Given this strict stance, it has been suggested that third parties in EPO opposition procedures have increasingly sought to attack formal priority entitlement, with the aim to knock out a patent in view of novelty-destroying intervening disclosures. Where entitlement has been challenged, it has generally been up to the proprietor to demonstrate that there was a valid transfer of the priority right before the filing date of the later application.

A high-profile example is T 0844/18, an appeal against the revocation of one of the Broad Institute’s key CRISPR-Cas9 patents (EP 2771468 B). EP 2771468 B claimed priority from multiple earlier applications, the first two of which named an applicant-inventor not named on the subsequent priority-claiming PCT application. The Board of Appeal held that there was no evidence of a transfer of the rights of said applicant-inventor before the filing date of the subsequent application. Consequently, the patent was not entitled to priority and was revoked in view of novelty-destroying intervening disclosures.

EPO Boards of Appeal have generally held that national law should be used to assess any alleged transfer of the priority right. This has led to complex proceedings wherein Boards of Appeal have had to establish which national law should be determinative (see, for example, T 1201/14), hear extensive expert evidence regarding the applicable provisions under said national law, and then apply said provisions.
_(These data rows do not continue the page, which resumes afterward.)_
## apb_uart
module apb_uart #(
    parameter SYSTEM_FREQUENCY = 50_000_000,
    parameter SAMPLING_RATE = 16
)(
    input pclk,  
    input preset_n,  
    input psel,
    input penable,
    input pwrite,
    input[11:0] paddr,
    input[3:0] pstrb,
    input[31:0] pwdata,
    output pready,
    output pslverr,
    output[31:0] prdata,
    output irq,
    output logic baud_o,
    output logic tick_rx, 
    input cts_n,
    input rx,
    output tx,
    output rts_n
);
    localparam logic [11:0] ADDR_TDR = 12'h000;
    localparam logic [11:0] ADDR_RDR = 12'h004;
    localparam logic [11:0] ADDR_LCR = 12'h008;
    localparam logic [11:0] ADDR_OCR = 12'h00C;
    localparam logic [11:0] ADDR_LSR = 12'h010;
    localparam logic [11:0] ADDR_FCR = 12'h014;
    localparam logic [11:0] ADDR_IER = 12'h018;
    localparam logic [11:0] ADDR_IIR = 12'h01C;
    localparam logic [11:0] ADDR_HCR = 12'h020;
    logic [31:0] tdr;
    logic [31:0] rdr;
    logic [31:0] lcr;
    logic [31:0] ocr;
    logic [31:0] lsr;
    logic [31:0] fcr;
    logic [31:0] ier;
    logic [31:0] iir;
    logic [31:0] hcr;
    logic [31:0] pwdata_d;
    logic psel_d;
    logic penable_d;
    logic pwrite_d;
    logic [11:0] paddr_d;
    logic [3:0] pstrb_d;
    always_ff @(posedge pclk or negedge preset_n) begin
        if(~preset_n) begin
             pwdata_d<= 0;
             psel_d <= 0;
             penable_d <= 0;
             pwrite_d <= 0;
             paddr_d <= 0;
             pstrb_d <= 0;
        end else begin
            pwdata_d <= pwdata;
            psel_d <= psel;
            penable_d <= penable;
            pwrite_d <= pwrite;
            paddr_d <= paddr;
            pstrb_d <= pstrb;
        end
    end
    apb_slave apb_slave_inst
        (
            .clk      (pclk),
            .preset_n (preset_n),
            .psel     (psel_d),
            .penable  (penable_d),
            .pwrite   (pwrite_d),
  ...
For scale: about 3000 cells after synthesis, about 0.033 mm2 of cells after synthesis.
==> flow/config.mk <==
export PLATFORM = sky130hd
export DESIGN_NAME = apb_uart
export DESIGN_NICKNAME = apb_uart
export VERILOG_FILES = /design/flow/design.v
export SDC_FILE = /design/flow/constraint.sdc
export NUM_CORES = 4
export LEC_CHECK = 0
export CAP_MARGIN = 20
export CORE_ASPECT_RATIO = 0.71
export CORE_MARGIN = 2
export CORE_UTILIZATION = 72
export CTS_CLUSTER_DIAMETER = 29
export PLACE_DENSITY_LB_ADDON = 0.01
export SETUP_SLACK_MARGIN = 0.98
export SLEW_MARGIN = 20
==> flow/constraint.sdc <==
create_clock -name core_clock -period 3.37 [get_ports {pclk}]
set_input_delay 0.6740 -clock core_clock [delete_from_list [all_inputs] [get_ports {pclk}]]
set_output_delay 0.6740 -clock core_clock [all_outputs]
set_load 0.01 [all_outputs]
run.sh (not shown) runs the stock make flow with config.mk's settings and CLKGATE_MAP_FILE=.
The baseline ran to the end with no violations.
Edit:
- ABC_AREA: not set -> 1
- CORE_ASPECT_RATIO: 0.71 -> 0.72
- CTS_CLUSTER_DIAMETER: 29 -> 374
- CTS_CLUSTER_SIZE: not set -> 10
- PLACE_DENSITY: not set -> 0.36
- PLACE_DENSITY_LB_ADDON: 0.01 -> not set
- SETUP_SLACK_MARGIN: 0.98 -> 1.0
After rerunning: The changed run went through all stages and came out clean; die area rises by 2.1%; first-iteration DRC count goes down by 13%; area after synthesis grows by 2.1%; core utilization decreases by 5.3 points; flip-flop count is unchanged; setup slack is better by 0.32 ns.
Edit:
- ABC_AREA: 1 -> not set
- CORE_ASPECT_RATIO: 0.72 -> not set
- CTS_CLUSTER_DIAMETER: 374 -> not set
- CTS_CLUSTER_SIZE: 10 -> 50
- PLACE_DENSITY: 0.36 -> not set
- PLACE_DENSITY_LB_ADDON: not set -> 0.0
- SETUP_SLACK_MARGIN: 1.0 -> 0.99
- utilization is higher by 1.7 points
- total power hardly moves
- setup slack loses 0.057 ns
- cell count is lower by about a fifth
- via count fell by roughly a tenth
- critical path depth is higher by 5

========
Starting RTL as in the previous note.
Settings: LEC_CHECK=0, ABC_AREA=1, CAP_MARGIN=20, CORE_MARGIN=2, CORE_UTILIZATION=71, CTS_CLUSTER_DIAMETER=258, CTS_CLUSTER_SIZE=15, HOLD_SLACK_MARGIN=0.29, MAX_ROUTING_LAYER=met4, PLACE_DENSITY=0.61, SLEW_MARGIN=20; clock period 11.2 ns.
Then changed:
- ABC_AREA: 1 -> unset
- CORE_UTILIZATION: 71 -> 40
- CTS_CLUSTER_DIAMETER: 258 -> unset
- CTS_CLUSTER_SIZE: 15 -> unset
- HOLD_SLACK_MARGIN: 0.29 -> unset
- MAX_ROUTING_LAYER: met4 -> unset
- PLACE_DENSITY: 0.61 -> unset
- clock period: 11.2 -> 20.0 ns (I/O delays scaled with it)
After rerunning:
- The changed run completed with no timing, DRC or antenna violations
- wire length decreases by 8.0%
- register-to-register slack gains 8.6 ns
- final area rose by 2.7%
Then changed:
- CELL_PAD_IN_SITES_DETAIL_PLACEMENT: unset -> 2
- CELL_PAD_IN_SITES_GLOBAL_PLACEMENT: unset -> 3
- CORE_MARGIN: 2 -> 7
- CORE_UTILIZATION: 40 -> 64
- CTS_CLUSTER_SIZE: unset -> 18
- MIN_ROUTING_LAYER: unset -> met2
- SETUP_SLACK_MARGIN: unset -> 5.0
- SLEW_MARGIN: 20 -> 25
Effect: The new run aborted during global placement without I/O. Synthesized cell count stays the same. Area after synthesis stays the same. Die size shrinks by a quarter to a third.
Then changed:
- CAP_MARGIN: 20 -> 5
- CELL_PAD_IN_SITES_DETAIL_PLACEMENT: 2 -> unset
- CELL_PAD_IN_SITES_GLOBAL_PLACEMENT: 3 -> unset
- CORE_ASPECT_RATIO: unset -> 0.8
- CORE_MARGIN: 7 -> 9
- CORE_UTILIZATION: 64 -> 40
- CTS_CLUSTER_SIZE: 18 -> unset
- MIN_ROUTING_LAYER: met2 -> unset
- SETUP_SLACK_MARGIN: 5.0 -> 3.31
- SLEW_MARGIN: 25 -> 20
Outcome:
- This time the run finished clean
- synthesized cell count stays the same
- die size grows by 60%
- area after synthesis stays the same

========
Setup of v1:
apb_uart again, from the RTL that the note above started with.
==> flow/config.mk <==
export PLATFORM = sky130hd
export DESIGN_NAME = apb_uart
export DESIGN_NICKNAME = apb_uart
export VERILOG_FILES = /design/flow/design.v
export SDC_FILE = /design/flow/constraint.sdc
export NUM_CORES = 4
export LEC_CHECK = 0
export ABC_AREA = 1
export CAP_MARGIN = 20
export CELL_PAD_IN_SITES_DETAIL_PLACEMENT = 0
export CORE_ASPECT_RATIO = 0.71
export CORE_MARGIN = 2
export CORE_UTILIZATION = 72
export CTS_CLUSTER_DIAMETER = 210
export CTS_CLUSTER_SIZE = 15
export GPL_ROUTABILITY_DRIVEN = 0
export GPL_TIMING_DRIVEN = 1
export HOLD_SLACK_MARGIN = 0.3
export PLACE_DENSITY_LB_ADDON = 0.01
export SETUP_SLACK_MARGIN = 0.96
export SLEW_MARGIN = 20
==> flow/constraint.sdc <==
create_clock -name core_clock -period 3.37 [get_ports {pclk}]
set_input_delay 0.6740 -clock core_clock [delete_from_list [all_inputs] [get_ports {pclk}]]
set_output_delay 0.6740 -clock core_clock [all_outputs]
set_load 0.01 [all_outputs]
--- input diff v1..v23 ---
# v1
export LEC_CHECK = 0
export ABC_AREA = 1
export CAP_MARGIN = 20
export CELL_PAD_IN_SITES_DETAIL_PLACEMENT = 0
export CORE_ASPECT_RATIO = 0.71
export CORE_MARGIN = 2
export CORE_UTILIZATION = 72
export CTS_CLUSTER_DIAMETER = 210
export CTS_CLUSTER_SIZE = 15
export GPL_ROUTABILITY_DRIVEN = 0
export GPL_TIMING_DRIVEN = 1
export HOLD_SLACK_MARGIN = 0.3
export PLACE_DENSITY_LB_ADDON = 0.01
export SETUP_SLACK_MARGIN = 0.96
export SLEW_MARGIN = 20
create_clock -name core_clock -period 3.37 [get_ports {pclk}]
# v23
export LEC_CHECK = 0
export CAP_MARGIN = 20
export CORE_MARGIN = 2
export CORE_UTILIZATION = 70
export PLACE_DENSITY_LB_ADDON = 0.01
export SETUP_SLACK_MARGIN = 0.98
export SLEW_MARGIN = 20
create_clock -name core_clock -period 3.37 [get_ports {pclk}]
Between v1 and v23, sequential-to-total area share from yosys stat increased. v23 ended with every stage complete and zero timing, DRC or antenna violations. Of the two values seen for class of the most critical hold timing path, reg2reg was produced by v1 and in2async by v23. Of the two values seen for global routing's busiest layer, met2 was produced by v23 and met1 by v1. Comparing v23 and v1, the higher number of rows in the core area is on v23. Compared with v1, in v23 largest driver fanout on the critical path went up, placed standard-cell area went down. v1 reports its capturing element of the worst setup path as prdata[5] while v23 reports baud_gen_inst.counter_rx[15].
For v39, these inputs were changed with respect to v23:
# v23
export LEC_CHECK = 0
export CAP_MARGIN = 20
export CORE_MARGIN = 2
export CORE_UTILIZATION = 70
export PLACE_DENSITY_LB_ADDON = 0.01
export SETUP_SLACK_MARGIN = 0.98
export SLEW_MARGIN = 20
create_clock -name core_clock -period 3.37 [get_ports {pclk}]
# v39
export LEC_CHECK = 0
export CAP_MARGIN = 20
export CORE_ASPECT_RATIO = 0.72
export CORE_MARGIN = 2
export CORE_UTILIZATION = 72
export CTS_CLUSTER_DIAMETER = 28
export CTS_CLUSTER_SIZE = 62
export HOLD_SLACK_MARGIN = 0.3
export PLACE_DENSITY_LB_ADDON = 0.01
export SETUP_SLACK_MARGIN = 0.96
export SLEW_MARGIN = 20
create_clock -name core_clock -period 3.37 [get_ports {pclk}]
--- outcome ---
- All of v39 and v23 finish clean.
- Fmax: v39 lower than v23
- Looking at least setup slack across all paths after layout, v39 sits below v23.
- Summary of v39 over v23: met2 track utilization from global routing saw an increase, design area saw an increase, routed length per instance saw an increase, first-pass GRT wire length saw an increase.
- Overall power consumption in v39 is 3.7 mW above v23.
The inputs of v11 differ from those of v39 as listed below.
# v39
export LEC_CHECK = 0
export CAP_MARGIN = 20
export CORE_ASPECT_RATIO = 0.72
export CORE_MARGIN = 2
export CORE_UTILIZATION = 72
export CTS_CLUSTER_DIAMETER = 28
export CTS_CLUSTER_SIZE = 62
export HOLD_SLACK_MARGIN = 0.3
export PLACE_DENSITY_LB_ADDON = 0.01
export SETUP_SLACK_MARGIN = 0.96
export SLEW_MARGIN = 20
create_clock -name core_clock -period 3.37 [get_ports {pclk}]
# v11
export LEC_CHECK = 0
export CAP_MARGIN = 20
export CORE_MARGIN = 2
export CORE_UTILIZATION = 72
export CTS_CLUSTER_SIZE = 50
export SETUP_SLACK_MARGIN = 0.89
export SLEW_MARGIN = 20
create_clock -name core_clock -period 3.37 [get_ports {pclk}]
==> comparison <==
- Going from v39 to v11, the setup slack was found to have gone down by 0.010 ns.
- On number of resized instances in the post-cts repair step: between v39 and v11, it ends up higher for v39.
- Row number of antenna violations at the first check in global routing: v11 lower / v39 higher
- Flip-flop count came out exactly the same in v39 and v11.
- v11 reports its path type of the worst min-delay path as in2async while v39 reports reg2reg.
- Detailed route, v11 vs v39: via total lower for v11
- Compare v39 and v11 | routed via count divided by cell count lower: v11
Input changes introduced in v10 (baseline for comparison: v11):
# v11
export LEC_CHECK = 0
export CAP_MARGIN = 20
export CORE_MARGIN = 2
export CORE_UTILIZATION = 72
export CTS_CLUSTER_SIZE = 50
export SETUP_SLACK_MARGIN = 0.89
export SLEW_MARGIN = 20
create_clock -name core_clock -period 3.37 [get_ports {pclk}]
# v10
export LEC_CHECK = 0
export CAP_MARGIN = 20
export CORE_MARGIN = 2
export CORE_UTILIZATION = 70
export CTS_CLUSTER_DIAMETER = 374
export CTS_CLUSTER_SIZE = 10
export SETUP_SLACK_MARGIN = 0.66
export SLEW_MARGIN = 20
create_clock -name core_clock -period 3.37 [get_ports {pclk}]
Notes after the runs:
- The clock tree buffer count of the final layout in v10 sits about 34% above the value recorded for v11.
- Routed metal-1 wire length: v10 lower than v11
- The total met3 wirelength after detailed routing of v10 is lower than that of v11.
- Taking v11 as the reference, in v10 wire length of the first global-routing pass down 4.5%; fmax down 7.7 MHz.
- Setup slack in v10 is smaller than in v11.
- Lower critical-path maximum fanout goes to v11 over v10.
- [compare] base=v11 new=v10: starting density of the core moved down, number of multi-input combinational cells has remained practically unchanged.
Power figures rest on the tool's default switching activity, not on a simulated workload.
In cases such as T 0844/18 it has been questioned whether the EPO is competent at all to assess a party’s entitlement to claim priority.

Against this backdrop, the PCT joint applicants approach has been applied by some Boards of Appeal to situations where a US priority application is filed in the name of the inventors, and a subsequent PCT application claiming priority to the earlier US application names the inventors as applicants for the US designation only. Some Boards of Appeal have held that this is sufficient to allow a co-applicant different from the inventors named by the priority application to rely on the priority right in Europe. However, the legal basis for this approach has been questioned.

The referral

The referral was a joint decision from the appeals T 1513/17 and T 2719/19. In each case, the validity of the PCT joint applicants approach had been contested. Moreover, the parties and referring Board of Appeal agreed that the broader question of the EPO’s competence to assess entitlement to priority should also be addressed.

The first question addressed by the Enlarged Board of Appeal was: “Is the EPO competent to assess whether a party is entitled to claim priority under Article 87(1) EPC?”. The second question did not refer to the PCT joint applicants approach by name, but essentially asked whether the specific corresponding circumstances could give rise to a valid claim to priority in Europe.

The first question

The Enlarged Board of Appeal answered in the affirmative to the first question. The justification given was similar to previous Technical Board of Appeal decisions, for example, legal certainty and the need for the EPO as a patent-granting institution to be able to determine the state of the art.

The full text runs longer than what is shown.